The Butterfly Effect 3: Revelations

The Butterfly Effect 3: Revelations

Chris Carmack finds out that Rachel Miner already has a boyfriend.

(After Dark/Lionsgate) Rachel Miner, Chris Carmack, Melissa Jones, Kevin Yon, Lynch Travis, Sarah Habel, Mia Serafino, Chantel Giacalone, Ulysses Hernandez, Richard Wilkinson. Directed by Seth Grossman

One of the more heinous attributes of Hollywood is that they’ll take a movie that has some degree of success and manufacture ultra-low budget direct-to-DVD sequels that often have little to do with the first film and very rarely have any cast members reprising their roles. These films are often bottom of the barrel when it comes to quality and readers should beware when renting them, attracted by the title only.

The Ashton Kutcher sci-fi fantasy movie The Butterfly Effect came out in 2004 and while not a smash success made a moderate profit. Here, the two films have little in common except the lead character is able to travel through time at will, as long as he can see a picture of the place he wants to travel to. Here, the character is Sam Reide (Carmack) who poses as a psychic. He travels back in time, sees the crime happen, then returns to tell the police who did it. Detective Glenn (Lynch) has an impressive arrest record thanks to Sam.

Sam is aided in this by his sister Jenna (Miner). Time traveling is dangerous; it amps Sam’s body temperature up, so much so that he must time travel from a bathtub filled with ice cubes. Jenna monitors his vital signs to make sure Sam doesn’t cook himself alive while time travelling.

Sam and Jenna are very close and they have a reason to be; Sam time traveled to save Jenna in a house fire. As usually happens when the past is altered, there is a heavy cost. The act of saving Jenna caused their parents to perish in the fire. Since then, Sam is under strict orders – as nagged to by his mentor Goldburg (Yon) – to use his powers to observe, not affect.

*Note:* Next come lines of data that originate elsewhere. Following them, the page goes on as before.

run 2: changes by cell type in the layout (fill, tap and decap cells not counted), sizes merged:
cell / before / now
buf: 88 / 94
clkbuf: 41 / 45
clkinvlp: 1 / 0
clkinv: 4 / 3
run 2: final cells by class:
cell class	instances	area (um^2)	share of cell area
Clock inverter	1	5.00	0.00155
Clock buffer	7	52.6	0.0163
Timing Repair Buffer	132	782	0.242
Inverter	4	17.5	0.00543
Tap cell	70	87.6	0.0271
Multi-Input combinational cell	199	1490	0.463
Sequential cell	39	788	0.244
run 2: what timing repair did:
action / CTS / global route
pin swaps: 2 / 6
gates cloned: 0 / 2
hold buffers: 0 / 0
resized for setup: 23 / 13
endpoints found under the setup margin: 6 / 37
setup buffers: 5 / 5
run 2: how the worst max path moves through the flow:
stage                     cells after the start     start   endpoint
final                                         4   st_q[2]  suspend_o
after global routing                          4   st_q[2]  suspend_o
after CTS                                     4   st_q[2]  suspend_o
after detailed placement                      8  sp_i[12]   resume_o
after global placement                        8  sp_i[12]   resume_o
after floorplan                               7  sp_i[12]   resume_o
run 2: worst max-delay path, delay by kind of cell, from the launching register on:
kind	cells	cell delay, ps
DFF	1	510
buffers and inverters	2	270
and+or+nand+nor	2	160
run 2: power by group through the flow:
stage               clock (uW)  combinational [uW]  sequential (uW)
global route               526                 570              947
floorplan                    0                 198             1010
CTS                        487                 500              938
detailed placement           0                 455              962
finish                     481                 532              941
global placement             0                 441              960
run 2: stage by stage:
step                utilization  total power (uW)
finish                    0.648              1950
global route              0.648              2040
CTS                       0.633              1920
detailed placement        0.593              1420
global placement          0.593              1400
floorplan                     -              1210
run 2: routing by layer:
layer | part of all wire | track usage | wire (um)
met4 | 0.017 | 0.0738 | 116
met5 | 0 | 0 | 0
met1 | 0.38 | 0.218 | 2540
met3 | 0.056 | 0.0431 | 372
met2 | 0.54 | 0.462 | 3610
===== config.mk =====
export PLATFORM = sky130hd
export DESIGN_NAME = halfstep_pixdiv
export DESIGN_NICKNAME = d
export VERILOG_FILES = /design/src/rtl/halfstep_code_hold.sv /design/src/rtl/halfstep_phase.sv /design/src/rtl/halfstep_pixdiv.sv
export SDC_FILE = /design/constraint.sdc
export NUM_CORES = 1
export LEC_CHECK = 0
export BUFFER_PORTS_ARGS = -buffer_cell sky130_fd_sc_hd__buf_4
export CAP_MARGIN = 20
export CELL_PAD_IN_SITES_DETAIL_PLACEMENT = 0
export CELL_PAD_IN_SITES_GLOBAL_PLACEMENT = 1
export CORE_UTILIZATION = 35
export DETAILED_ROUTE_END_ITERATION = 6
export GPL_TIMING_DRIVEN = 0
export MAX_ROUTING_LAYER = met4
export PLACE_DENSITY_LB_ADDON = 0.1
export SLEW_MARGIN = 20
export SYNTH_ARGS = -nofsm -noshare
export SYNTH_HDL_FRONTEND = slang
export SYNTH_SLANG_ARGS = --single-unit
export TNS_END_PERCENT = 5

===== constraint.sdc =====
create_clock -name clk -period 2.67 [get_ports clk]
set_input_delay 0.534 -clock clk [delete_from_list [all_inputs] [get_ports clk]]
set_output_delay 0.534 -clock clk [all_outputs]
set_load 0.02 [all_outputs]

However this all changes when Elizabeth (Habel), the sister of Sam’s murdered girlfriend Rebecca (Serafino), approaches Sam convinced that the man on Death Row accused of the murder, Lonnie Flemmonds (Wilkinson) is innocent. Sam is reluctant to go back, and Goldburg reinforces this but Sam is obviously shaken by the encounter, so much so that he has some wild sex with the bartender Vicki (Jones).

He ultimately changes his mind and goes back, determined to prevent the murder despite the protestations of his sister and Goldburg. While there, he sees a drunken Elizabeth in her car outside Rebecca’s apartment and orders her to stay in the car. He goes into the house and finds he is too late to save Rebecca; while he’s in the apartment Elizabeth is attacked and murdered in her car.

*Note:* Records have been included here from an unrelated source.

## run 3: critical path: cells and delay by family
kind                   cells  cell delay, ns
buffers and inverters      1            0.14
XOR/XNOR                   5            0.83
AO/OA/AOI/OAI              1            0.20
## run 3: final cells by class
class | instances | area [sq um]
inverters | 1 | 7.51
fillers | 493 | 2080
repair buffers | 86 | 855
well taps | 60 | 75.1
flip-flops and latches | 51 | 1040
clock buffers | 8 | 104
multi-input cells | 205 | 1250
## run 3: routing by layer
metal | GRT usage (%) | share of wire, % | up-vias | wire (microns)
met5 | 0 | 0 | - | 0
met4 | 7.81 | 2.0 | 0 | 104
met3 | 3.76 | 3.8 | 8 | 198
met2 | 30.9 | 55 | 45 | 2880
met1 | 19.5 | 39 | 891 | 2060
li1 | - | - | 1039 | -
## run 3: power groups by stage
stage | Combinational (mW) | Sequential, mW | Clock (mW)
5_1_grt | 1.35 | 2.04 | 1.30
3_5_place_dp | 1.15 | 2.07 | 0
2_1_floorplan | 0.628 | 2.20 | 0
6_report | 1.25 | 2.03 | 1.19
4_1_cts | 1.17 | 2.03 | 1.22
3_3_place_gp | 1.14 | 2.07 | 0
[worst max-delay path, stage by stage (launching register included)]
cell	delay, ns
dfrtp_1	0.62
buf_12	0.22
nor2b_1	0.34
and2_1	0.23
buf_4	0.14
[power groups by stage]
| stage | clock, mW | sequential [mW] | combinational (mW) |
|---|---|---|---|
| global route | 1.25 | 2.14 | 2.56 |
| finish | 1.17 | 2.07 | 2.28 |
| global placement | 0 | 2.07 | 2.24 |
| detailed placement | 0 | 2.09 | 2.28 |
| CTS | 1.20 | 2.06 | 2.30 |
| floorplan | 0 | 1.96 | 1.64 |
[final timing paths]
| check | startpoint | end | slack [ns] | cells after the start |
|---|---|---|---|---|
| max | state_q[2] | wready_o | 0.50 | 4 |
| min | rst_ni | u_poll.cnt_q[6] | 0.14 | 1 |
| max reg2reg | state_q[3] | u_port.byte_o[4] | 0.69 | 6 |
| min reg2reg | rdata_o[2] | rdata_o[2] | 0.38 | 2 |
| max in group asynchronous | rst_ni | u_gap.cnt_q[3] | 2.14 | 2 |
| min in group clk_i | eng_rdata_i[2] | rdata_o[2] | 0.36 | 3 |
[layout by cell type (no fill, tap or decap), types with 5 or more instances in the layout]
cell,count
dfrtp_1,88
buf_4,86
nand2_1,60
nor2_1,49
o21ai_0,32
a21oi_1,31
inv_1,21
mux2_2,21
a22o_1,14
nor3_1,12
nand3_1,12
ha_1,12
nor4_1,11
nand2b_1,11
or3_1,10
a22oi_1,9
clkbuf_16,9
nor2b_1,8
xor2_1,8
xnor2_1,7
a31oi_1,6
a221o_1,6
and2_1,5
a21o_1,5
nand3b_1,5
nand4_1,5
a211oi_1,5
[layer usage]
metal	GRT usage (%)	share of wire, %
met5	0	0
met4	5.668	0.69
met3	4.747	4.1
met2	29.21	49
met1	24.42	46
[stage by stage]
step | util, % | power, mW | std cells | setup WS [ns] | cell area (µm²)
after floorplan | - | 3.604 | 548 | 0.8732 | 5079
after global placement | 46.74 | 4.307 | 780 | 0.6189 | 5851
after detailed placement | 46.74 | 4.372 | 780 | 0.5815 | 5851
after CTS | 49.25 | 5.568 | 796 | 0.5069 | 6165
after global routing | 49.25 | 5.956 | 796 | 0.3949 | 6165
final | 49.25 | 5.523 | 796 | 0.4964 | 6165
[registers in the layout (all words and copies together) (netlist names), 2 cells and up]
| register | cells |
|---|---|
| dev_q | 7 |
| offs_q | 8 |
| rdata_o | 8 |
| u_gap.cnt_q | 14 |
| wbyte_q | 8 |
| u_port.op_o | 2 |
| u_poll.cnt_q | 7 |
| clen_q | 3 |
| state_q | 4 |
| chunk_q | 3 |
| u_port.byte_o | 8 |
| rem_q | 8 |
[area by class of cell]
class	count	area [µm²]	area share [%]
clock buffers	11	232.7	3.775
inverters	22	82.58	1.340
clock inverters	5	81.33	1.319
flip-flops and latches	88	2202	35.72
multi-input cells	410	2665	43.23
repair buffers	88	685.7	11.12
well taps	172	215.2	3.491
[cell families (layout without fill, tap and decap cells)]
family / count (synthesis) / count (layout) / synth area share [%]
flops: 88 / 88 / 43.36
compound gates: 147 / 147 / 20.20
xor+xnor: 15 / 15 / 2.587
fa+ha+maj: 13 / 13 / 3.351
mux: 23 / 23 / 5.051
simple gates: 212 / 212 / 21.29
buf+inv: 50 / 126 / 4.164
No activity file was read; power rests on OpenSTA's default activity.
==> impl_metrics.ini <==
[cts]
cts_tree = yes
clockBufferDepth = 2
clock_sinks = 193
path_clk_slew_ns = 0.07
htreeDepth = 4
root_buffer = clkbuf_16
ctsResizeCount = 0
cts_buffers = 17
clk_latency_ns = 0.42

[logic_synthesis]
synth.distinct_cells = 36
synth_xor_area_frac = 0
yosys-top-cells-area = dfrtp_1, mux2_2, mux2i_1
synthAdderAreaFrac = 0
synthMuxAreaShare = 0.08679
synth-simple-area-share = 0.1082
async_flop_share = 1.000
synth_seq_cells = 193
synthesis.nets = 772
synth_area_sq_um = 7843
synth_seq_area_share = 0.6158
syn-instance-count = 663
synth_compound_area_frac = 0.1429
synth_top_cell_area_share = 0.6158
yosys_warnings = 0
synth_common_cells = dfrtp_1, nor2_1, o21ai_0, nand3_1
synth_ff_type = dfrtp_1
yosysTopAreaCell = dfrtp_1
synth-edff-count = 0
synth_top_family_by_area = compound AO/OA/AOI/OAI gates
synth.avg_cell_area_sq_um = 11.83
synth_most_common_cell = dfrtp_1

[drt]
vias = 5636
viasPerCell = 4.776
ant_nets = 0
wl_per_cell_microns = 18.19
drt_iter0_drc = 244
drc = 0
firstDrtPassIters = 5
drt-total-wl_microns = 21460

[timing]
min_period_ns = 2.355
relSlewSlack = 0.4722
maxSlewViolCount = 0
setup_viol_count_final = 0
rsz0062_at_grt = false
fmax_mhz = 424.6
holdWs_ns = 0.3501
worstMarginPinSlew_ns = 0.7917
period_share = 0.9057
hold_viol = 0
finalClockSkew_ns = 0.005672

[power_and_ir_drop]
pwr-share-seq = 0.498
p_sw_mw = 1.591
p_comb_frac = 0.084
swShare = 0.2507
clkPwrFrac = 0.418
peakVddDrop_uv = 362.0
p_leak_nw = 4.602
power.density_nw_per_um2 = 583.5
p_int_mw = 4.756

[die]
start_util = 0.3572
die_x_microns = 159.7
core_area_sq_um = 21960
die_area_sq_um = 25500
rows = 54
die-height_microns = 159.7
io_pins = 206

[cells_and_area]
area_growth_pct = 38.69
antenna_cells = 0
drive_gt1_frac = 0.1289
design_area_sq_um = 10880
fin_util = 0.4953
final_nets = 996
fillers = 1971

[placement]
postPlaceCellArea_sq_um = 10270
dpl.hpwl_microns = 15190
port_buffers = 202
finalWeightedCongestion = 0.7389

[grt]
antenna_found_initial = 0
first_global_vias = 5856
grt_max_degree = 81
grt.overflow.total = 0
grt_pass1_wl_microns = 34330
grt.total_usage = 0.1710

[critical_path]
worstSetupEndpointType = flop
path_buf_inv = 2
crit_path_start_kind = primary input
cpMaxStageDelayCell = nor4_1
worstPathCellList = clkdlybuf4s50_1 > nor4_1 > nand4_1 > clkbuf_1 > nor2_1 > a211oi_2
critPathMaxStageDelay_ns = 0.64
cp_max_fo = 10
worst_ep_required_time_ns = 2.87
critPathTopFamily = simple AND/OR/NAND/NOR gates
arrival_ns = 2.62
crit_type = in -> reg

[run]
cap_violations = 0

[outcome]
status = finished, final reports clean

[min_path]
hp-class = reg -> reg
$ cat config.mk
export PLATFORM = sky130hd
export DESIGN_NAME = sync_frame_tx
export DESIGN_NICKNAME = d
export VERILOG_FILES = /design/src/rtl/tx_pkg.sv /design/src/rtl/tx_fifo.sv /design/src/rtl/tx_frame_fsm.sv /design/src/rtl/sync_frame_tx.sv
export SDC_FILE = /design/constraint.sdc
export NUM_CORES = 1
export LEC_CHECK = 0
export BUFFER_PORTS_ARGS = -buffer_cell sky130_fd_sc_hd__buf_2
export CAP_MARGIN = 40
export CORE_MARGIN = 4
export CORE_UTILIZATION = 55
export CTS_BUF_LIST = sky130_fd_sc_hd__clkbuf_8
export CTS_CLUSTER_SIZE = 14
export DETAILED_ROUTE_END_ITERATION = 12
export GPL_TIMING_DRIVEN = 0
export PLACE_DENSITY = 0.87
export SLEW_MARGIN = 20
export SYNTH_ARGS = -nofsm -noshare
export SYNTH_HDL_FRONTEND = slang
export SYNTH_HIERARCHICAL = 1
export SYNTH_SLANG_ARGS = --single-unit
export TNS_END_PERCENT = 1
$ cat constraint.sdc
create_clock -name clk -period 2.7 [get_ports clk]
set_input_delay 0.405 -clock clk [delete_from_list [all_inputs] [get_ports clk]]
set_output_delay 0.405 -clock clk [all_outputs]
set_load 0.1 [all_outputs]
**src/rtl/fperr_pkg.sv**
```systemverilog
package fperr_pkg;
  // Events derived from the synchronized error line (active high).
  typedef struct packed {
    logic level;
    logic rise;
    logic fall;
  } err_evt_t;
endpackage

```
**src/rtl/fperr_sync.sv**
```systemverilog
module fperr_sync
  import fperr_pkg::*;
#(
  parameter int STAGES = 2
) (
  input  logic     clk,
  input  logic     rst,
  input  logic     err_async_n,
  output err_evt_t evt
);
  logic [STAGES-1:0] chain;
  logic              prev_q;

  generate
    if (STAGES == 1) begin : g_one
      always_ff @(posedge clk) begin
        if (rst) chain <= '0;
        else     chain <= ~err_async_n;
      end
    end else begin : g_many
      always_ff @(posedge clk) begin
        if (rst) chain <= '0;
        else     chain <= {chain[STAGES-2:0], ~err_async_n};
      end
    end
  endgenerate

  always_ff @(posedge clk) begin
    if (rst) prev_q <= 1'b0;
    else     prev_q <= chain[STAGES-1];
  end

  always_comb begin
    evt.level = chain[STAGES-1];
    evt.rise  = chain[STAGES-1] & ~prev_q;
    evt.fall  = ~chain[STAGES-1] & prev_q;
  end
endmodule

```
**src/rtl/fperr_port_match.sv**
```systemverilog
module fperr_port_match #(
  parameter int              ADDR_W   = 16,
  parameter logic [ADDR_W-1:0] ACK_PORT = 16'h00F0
) (
  input  logic              io_wr,
  input  logic [ADDR_W-1:0] io_addr,
  output logic              hit
);
  assign hit = io_wr && (io_addr == ACK_PORT);
endmodule

```
**src/rtl/fperr_smm_hold.sv**
```systemverilog
module fperr_smm_hold (
  input  logic clk,
  input  logic rst,
  input  logic smm_enter,
  input  logic smm_exit,
  input  logic ign_now,
  output logic in_smm,
  output logic saved_ign
);
  always_ff @(posedge clk) begin
    if (rst) begin
      in_smm    <= 1'b0;
      saved_ign <= 1'b0;
    end else begin
      if (smm_enter) begin
        in_smm    <= 1'b1;
        saved_ign <= ign_now;
      end else if (smm_exit) begin
        in_smm    <= 1'b0;
      end
    end
  end
endmodule

```
**src/rtl/fperr_irq_glue.sv**
```systemverilog
module fperr_irq_glue
  import fperr_pkg::*;
#(
  parameter int                ADDR_W      = 16,
  parameter logic [ADDR_W-1:0] ACK_PORT    = 16'h00F0,
  parameter int                SYNC_STAGES = 2,
  parameter bit                RESTORE_EN  = 1'b1
) (
  input  logic              clk,
  input  logic              rst,
  input  logic              fp_err_n,
  input  logic              io_wr,
  input  logic [ADDR_W-1:0] io_addr,
  input  logic              smm_enter,
  input  logic              smm_exit,
  output logic              fp_irq,
  output logic              fp_ignore_n
);
  err_evt_t evt;
  logic     err_lvl, err_rise, err_fall;
  logic     ack_hit;
  logic     in_smm, saved_ign;
  logic     ign_now, ign_d, irq_d;
  logic     irq_q, ign_n_q;

  fperr_sync #(.STAGES(SYNC_STAGES)) u_sync (
    .clk(clk), .rst(rst), .err_async_n(fp_err_n), .evt(evt)
  );

  assign err_lvl  = evt.level;
  assign err_rise = evt.rise;
  assign err_fall = evt.fall;

  fperr_port_match #(.ADDR_W(ADDR_W), .ACK_PORT(ACK_PORT)) u_match (
    .io_wr(io_wr), .io_addr(io_addr), .hit(ack_hit)
  );

  assign ign_now = ~ign_n_q;

  fperr_smm_hold u_smm (
    .clk(clk), .rst(rst), .smm_enter(smm_enter), .smm_exit(smm_exit),
    .ign_now(ign_now), .in_smm(in_smm), .saved_ign(saved_ign)
  );

  // Ignore latch next state: exit write-back over error clear over acknowledge.
  generate
    if (RESTORE_EN) begin : g_restore
      always_comb begin
        ign_d = ign_now;
        if (ack_hit)  ign_d = 1'b1;
        if (err_fall) ign_d = 1'b0;
        if (smm_exit) ign_d = saved_ign;
      end
    end else begin : g_norestore
      always_comb begin
        ign_d = ign_now;
        if (ack_hit)  ign_d = 1'b1;
        if (err_fall) ign_d = 1'b0;
      end
    end
  endgenerate

  // Request next state: a new error beats the acknowledge clear.
  always_comb begin
    irq_d = irq_q;
    if (ack_hit)                          irq_d = 1'b0;
    if (err_rise && !in_smm)              irq_d = 1'b1;
    if (smm_exit && err_lvl && !ign_d)    irq_d = 1'b1;
  end

  always_ff @(posedge clk) begin
    if (rst) begin
      irq_q   <= 1'b0;
      ign_n_q <= 1'b1;
    end else begin
      irq_q   <= irq_d;
      ign_n_q <= ~ign_d;
    end
  end

  assign fp_irq      = irq_q;
  assign fp_ignore_n = ign_n_q;
endmodule

```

Thus it goes, with the smallest of events leading to catastrophic consequences. That’s nothing new; it was explored in more clever ways in the first movie (the second, a direct-to-video disaster from 2006, was even worse than this one is). The saving grace for the movie is its inclusion of the police procedural into the sci-fi fantasy mix.

The acting here is atrocious, with Rachel Miner the only “name” actress in the cast. She does okay but frankly isn’t given a lot to work with. I hope the check cleared at least. Most of the rest of the cast commits the cardinal sin: they act like they’re acting. They speak in cadences no real human being speaks in, and while the dialogue they’re given to say is pretty craptacular, I can’t say they even do it justice, and that’s pretty bad.

The action sequences, such as they are, are handled well enough but to be honest, there really isn’t much to recommend the movie. As it is, if you’re into sci-fi and fantasy and you liked the first movie, you might be moved to see this one. Be warned; chances are you won’t like it. That’s too bad; the series has an interesting conceit and with a little imagination can make for some fine entertainment.

Generally, most of the movies in the After Dark series range from okay to really good. Unfortunately, they appear to be running into a dry well. Perhaps it’s time for a year off in order to stockpile some movies that live up to the ones from the first two festivals.

WHY RENT THIS: An intriguing procedural that, if nothing else at least gives some variation to the series.

WHY RENT SOMETHING ELSE: Poorly acted, poorly written and the end “revelation” isn’t much of a twist and it just makes you go “ewwwwwww!”

FAMILY VALUES: No….nudity, sex, graphic violence….just no.

TRIVIAL PURSUIT: This came out as part of the After Dark Film Festival III, the “Eight Films to Die For” for 2009. This remains the horror film festival in the world based on attendance and number of venues.